$ cat src/core/ctpd_pkg.sv
// Package: register map, field layout, reset values and carriers for the clock trim slice
package ctpd_pkg;

    // Register addresses, 8-bit register index space
    localparam logic [7:0]  ADDR_SAMPLE_TRIM = 8'h4b;
    localparam logic [7:0]  ADDR_TIMING_TRIM = 8'h4d;
    localparam logic [7:0]  ADDR_PIN_DIR     = 8'h4f;

    // Field positions
    localparam int SAMPLE_TRIM_LSB = 0;
    localparam int SAMPLE_TRIM_W   = 6;
    localparam int TIMING_TRIM_LSB = 0;
    localparam int TIMING_TRIM_W   = 8;
    localparam int PIN1_OE_BIT     = 6;
    localparam int PIN1_IE_BIT     = 5;
    localparam int BYPASS_BIT      = 8;

    // Reset values of whole registers, reserved bits included
    localparam logic [15:0] SAMPLE_TRIM_RST = 16'h2612;
    localparam logic [15:0] TIMING_TRIM_RST = 16'h0098;
    localparam logic [15:0] PIN_DIR_RST     = 16'h2090;
    localparam logic [15:0] READ_ZERO       = 16'h0000;

    // Trim step sizes in tenths of Hz, millihertz and kHz, for reference by models
    localparam int SAMPLE_STEP_HZ_X10     = 6000;
    localparam int SAMPLE_RATE_STEP_MHZ   = 1900;
    localparam int TIMING_STEP_KHZ        = 109;
    localparam logic [5:0] SAMPLE_TRIM_CENTRE = 6'h22;

    // Register bus request
    typedef struct packed {
        logic [7:0]  addr;
        logic [15:0] wdata;
        logic        wr;
        logic        rd;
    } ctpd_req_t;

    // Configuration handed to the oscillators and the pin
    typedef struct packed {
        logic [5:0] sample_clock_trim;
        logic [7:0] timing_clock_trim;
        logic       sample_oscillator_bypass;
        logic       aux_pin1_output_enable;
        logic       aux_pin1_input_enable;
    } ctpd_cfg_t;

endpackage : ctpd_pkg

$ cat src/core/ctpd_reg16.sv
// One 16-bit software register with reset value and write strobe
`timescale 1ns/1ns
module ctpd_reg16 #(
    parameter logic [15:0] RST = 16'h0000
) (
    input  wire logic        clk_i,
    input  wire logic        nrst_i,
    input  wire logic        we_i,
    input  wire logic [15:0] d_i,
    output logic      [15:0] q_o
);
    logic [15:0] val_reg;
    logic [15:0] val_next;

    // Next value: load on strobe, else hold
    always_comb
    begin
        val_next = val_reg;
        if (we_i)
        begin
            val_next = d_i;
        end
    end

    // Synchronous reset to the documented value
    always_ff @(posedge clk_i)
    begin
        if (!nrst_i)
        begin
            val_reg <= RST;
        end
        else
        begin
            val_reg <= val_next;
        end
    end

    assign q_o = val_reg;
endmodule : ctpd_reg16
**src/nvsram_host_pkg.sv**
```systemverilog
// Shared constants and carrier types for the nonvolatile SRAM host controller.
// Assumes a 25 MHz system clock; all pin timing is derived from it.
`default_nettype none
package nvsram_host_pkg;
   localparam int CLK_PERIOD_NS = 40;
   localparam int ADDR_W = 15;
   localparam int DATA_W = 8;
   localparam int CMD_ADDR_W = 14;
   // Pin-level access time and holdoff after busy release
   localparam int T_ACCESS_NS = 45;
   localparam int T_HOLDOFF_NS = 20000;
   localparam int ACCESS_CYCLES = (T_ACCESS_NS + CLK_PERIOD_NS - 1) / CLK_PERIOD_NS;
   localparam int HOLDOFF_CYCLES = (T_HOLDOFF_NS + CLK_PERIOD_NS - 1) / CLK_PERIOD_NS;
   // Extra strobe cycles so read data passes the two-stage synchroniser
   localparam int SYNC_STAGES = 2;
   localparam int COUNT_W = 24;
   localparam int LAST_STEP = 5;
   // Command sequence addresses, low 14 bits only
   localparam logic [13:0] SEQ_ADDR_1 = 14'h0e38;
   localparam logic [13:0] SEQ_ADDR_2 = 14'h31c7;
   localparam logic [13:0] SEQ_ADDR_3 = 14'h03e0;
   localparam logic [13:0] SEQ_ADDR_4 = 14'h3c1f;
   localparam logic [13:0] SEQ_ADDR_5 = 14'h303f;
   localparam logic [13:0] SEQ_ADDR_RECALL = 14'h0c63;
   localparam logic [13:0] SEQ_ADDR_AS_OFF = 14'h0b45;
   localparam logic [13:0] SEQ_ADDR_AS_ON = 14'h0b46;
   localparam logic [13:0] SEQ_ADDR_STORE = 14'h0fc0;

   typedef enum logic [2:0] {
      CMD_READ = 3'h0,
      CMD_WRITE = 3'h1,
      CMD_STORE = 3'h2,
      CMD_RECALL = 3'h3,
      CMD_AS_OFF = 3'h4,
      CMD_AS_ON = 3'h5,
      CMD_HW_STORE = 3'h6
   } cmd_t;

   typedef struct packed {
      cmd_t cmd;
      logic [ADDR_W-1:0] addr;
      logic [DATA_W-1:0] wdata;
   } req_t;

   typedef struct packed {
      logic ceN;
      logic oeN;
      logic weN;
      logic [ADDR_W-1:0] addr;
   } pins_t;
endpackage
`default_nettype wire

```
**src/nvsram_access_cycle.sv**
```systemverilog
// One read or write strobe cycle on the SRAM pins.
// Assumes dataInSync is already synchronised; start is ignored while busy.
`timescale 1ns/10ps
`default_nettype none
module nvsram_access_cycle (
   input wire logic clk,
   input wire logic arst_n,
   input wire logic start,
   input wire logic isWrite,
   input wire logic [nvsram_host_pkg::ADDR_W-1:0] addr,
   input wire logic [nvsram_host_pkg::DATA_W-1:0] wdata,
   input wire logic [nvsram_host_pkg::DATA_W-1:0] dataInSync,
   output nvsram_host_pkg::pins_t pins,
   output logic [nvsram_host_pkg::DATA_W-1:0] dataOut,
   output logic dataOe,
   output logic [nvsram_host_pkg::DATA_W-1:0] rdata,
   output logic busy,
   output logic done
);
   localparam logic [3:0] LAST = 4'(nvsram_host_pkg::ACCESS_CYCLES
                                    + nvsram_host_pkg::SYNC_STAGES);
   logic [3:0] cnt;
   wire endNow = busy && (cnt == LAST);

   always_ff @(posedge clk or negedge arst_n) begin
      if (!arst_n) begin
         busy <= 1'b0;
         done <= 1'b0;
         cnt <= 4'h0;
         rdata <= '0;
         dataOut <= '0;
         dataOe <= 1'b0;
         pins <= '{ceN: 1'b1, oeN: 1'b1, weN: 1'b1, addr: '0};
      end else begin
         done <= endNow;
         if (start && !busy) begin
            busy <= 1'b1;
            cnt <= 4'h0;
            pins.addr <= addr;
            pins.ceN <= 1'b0;
            // Write keeps output enable high to avoid bus contention
            pins.oeN <= isWrite;
            pins.weN <= !isWrite;
            dataOut <= wdata;
            dataOe <= isWrite;
         end else if (endNow) begin
            busy <= 1'b0;
            rdata <= dataInSync;
            pins.ceN <= 1'b1;
            pins.oeN <= 1'b1;
            pins.weN <= 1'b1;
            dataOe <= 1'b0;
         end else if (busy) begin
            cnt <= cnt + 4'h1;
         end
      end
   end
endmodule
`default_nettype wire

```
**src/nvsram_soft_sequence_control.sv**
```systemverilog
// Host-side controller that drives an asynchronous nonvolatile SRAM.
// Assumes the SRAM pins are outside the clock domain; inputs are synchronised here.
// Contract
// - Recall needs five prefix reads then a read at the recall address.
// - Host issues the six reads back to back in exact order.
// - Write enable stays high through all six sequence reads.
// - A store must follow an enable change to make it persist.
`timescale 1ns/10ps
`default_nettype none
module nvsram_soft_sequence_control #(
   parameter int STORE_CYCLES = 200000,
   parameter int RECALL_CYCLES = 5000,
   parameter int HOLDOFF_CYCLES = nvsram_host_pkg::HOLDOFF_CYCLES
) (
   input wire logic clk,
   input wire logic arst_n,
   // User request port
   input wire logic reqValid,
   input wire nvsram_host_pkg::req_t req,
   output logic reqReady,
   output logic rspValid,
   output logic [nvsram_host_pkg::DATA_W-1:0] rspData,
   output logic opDone,
   // SRAM pins
   output nvsram_host_pkg::pins_t pins,
   input wire logic [nvsram_host_pkg::DATA_W-1:0] dataIn,
   output logic [nvsram_host_pkg::DATA_W-1:0] dataOut,
   output logic dataOe,
   input wire logic storeBusyIn,
   output logic storeBusyOut,
   output logic storeBusyOe
);
   typedef enum logic [2:0] {
      S_IDLE = 3'b000,
      S_ACC = 3'b001,
      S_NVWAIT = 3'b010,
      S_BUSY = 3'b011,
      S_HOLD = 3'b100
   } state_t;

   localparam int CW = nvsram_host_pkg::COUNT_W;

   state_t state;
   nvsram_host_pkg::cmd_t cmd;
   logic [nvsram_host_pkg::ADDR_W-1:0] userAddr;
   logic [nvsram_host_pkg::DATA_W-1:0] userData;
   logic [2:0] step;
   logic [CW-1:0] count;
   logic [nvsram_host_pkg::DATA_W-1:0] dataMeta;
   logic [nvsram_host_pkg::DATA_W-1:0] dataSync;
   logic busyMeta;
   logic busySync;
   logic accBusy;
   logic accDone;
   logic [nvsram_host_pkg::DATA_W-1:0] accData;

   // Address of one step of a command sequence; top address bit driven low
   function automatic logic [nvsram_host_pkg::ADDR_W-1:0] seq_addr(
      input logic [2:0] s,
      input nvsram_host_pkg::cmd_t c
   );
      logic [13:0] a;
      a = nvsram_host_pkg::SEQ_ADDR_STORE;
      case (s)
         3'h0: a = nvsram_host_pkg::SEQ_ADDR_1;
         3'h1: a = nvsram_host_pkg::SEQ_ADDR_2;
         3'h2: a = nvsram_host_pkg::SEQ_ADDR_3;
         3'h3: a = nvsram_host_pkg::SEQ_ADDR_4;
         3'h4: a = nvsram_host_pkg::SEQ_ADDR_5;
         default: begin
            case (c)
               nvsram_host_pkg::CMD_RECALL: a = nvsram_host_pkg::SEQ_ADDR_RECALL;
               nvsram_host_pkg::CMD_AS_OFF: a = nvsram_host_pkg::SEQ_ADDR_AS_OFF;
               nvsram_host_pkg::CMD_AS_ON: a = nvsram_host_pkg::SEQ_ADDR_AS_ON;
               default: a = nvsram_host_pkg::SEQ_ADDR_STORE;
            endcase
         end
      endcase
      return {1'b0, a};
   endfunction

   wire isSingle = (cmd == nvsram_host_pkg::CMD_READ) || (cmd == nvsram_host_pkg::CMD_WRITE);
   wire isWrite = (cmd == nvsram_host_pkg::CMD_WRITE);
   wire [nvsram_host_pkg::ADDR_W-1:0] accAddr = isSingle ? userAddr : seq_addr(step, cmd);
   wire accIsWrite = isSingle && isWrite;
   wire accStart = (state == S_ACC) && !accBusy && !accDone;
   wire lastStep = (step == 3'(nvsram_host_pkg::LAST_STEP));
   wire countZero = (count == '0);
   wire isModeCmd = (cmd == nvsram_host_pkg::CMD_AS_OFF) || (cmd == nvsram_host_pkg::CMD_AS_ON);
   wire isRecall = (cmd == nvsram_host_pkg::CMD_RECALL);

   assign reqReady = (state == S_IDLE);
   // Open-drain: only ever pulled low
   assign storeBusyOut = 1'b0;

   nvsram_access_cycle u_access (
      .clk(clk),
      .arst_n(arst_n),
      .start(accStart),
      .isWrite(accIsWrite),
      .addr(accAddr),
      .wdata(userData),
      .dataInSync(dataSync),
      .pins(pins),
      .dataOut(dataOut),
      .dataOe(dataOe),
      .rdata(accData),
      .busy(accBusy),
      .done(accDone)
   );

   always_ff @(posedge clk or negedge arst_n) begin
      if (!arst_n) begin
         dataMeta <= '0;
         dataSync <= '0;
         busyMeta <= 1'b1;
         busySync <= 1'b1;
      end else begin
         dataMeta <= dataIn;
         dataSync <= dataMeta;
         busyMeta <= storeBusyIn;
         busySync <= busyMeta;
      end
   end

   always_ff @(posedge clk or negedge arst_n) begin
      if (!arst_n) begin
         state <= S_IDLE;
         cmd <= nvsram_host_pkg::CMD_READ;
         userAddr <= '0;
         userData <= '0;
         step <= 3'h0;
         count <= '0;
         rspValid <= 1'b0;
         rspData <= '0;
         opDone <= 1'b0;
         storeBusyOe <= 1'b0;
      end else begin
         rspValid <= 1'b0;
         opDone <= 1'b0;
         case (state)
            S_IDLE: begin
               if (reqValid) begin
                  cmd <= req.cmd;
                  userAddr <= req.addr;
                  userData <= req.wdata;
                  step <= 3'h0;
                  if (req.cmd == nvsram_host_pkg::CMD_HW_STORE) begin
                     // Hold the request low until the store window ends
                     storeBusyOe <= 1'b1;
                     count <= CW'(STORE_CYCLES);
                     state <= S_NVWAIT;
                  end else begin
                     state <= S_ACC;
                  end
               end
            end
            S_ACC: begin
               if (accDone) begin
                  if (isSingle) begin
                     rspValid <= !isWrite;
                     rspData <= accData;
                     opDone <= 1'b1;
                     state <= S_IDLE;
                  end else if (!lastStep) begin
                     step <= step + 3'h1;
                  end else if (isModeCmd) begin
                     cmd <= nvsram_host_pkg::CMD_STORE;
                     step <= 3'h0;
                  end else begin
                     count <= isRecall ? CW'(RECALL_CYCLES) : CW'(STORE_CYCLES);
                     state <= S_NVWAIT;
                  end
               end
            end
            S_NVWAIT: begin
               if (countZero) begin
                  storeBusyOe <= 1'b0;
                  state <= S_BUSY;
               end else begin
                  count <= count - CW'(1);
               end
            end
            S_BUSY: begin
               // Device may stretch the store; wait for busy release
               if (busySync) begin
                  count <= CW'(HOLDOFF_CYCLES);
                  state <= S_HOLD;
               end
            end
            S_HOLD: begin
               if (countZero) begin
                  opDone <= 1'b1;
                  state <= S_IDLE;
               end else begin
                  count <= count - CW'(1);
               end
            end
            default: state <= S_IDLE;
         endcase
      end
   end
endmodule
`default_nettype wire

```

□ □ □ □

### Task directions
Write the number of data lines with "core", nothing else.

### Solution to this exercise
2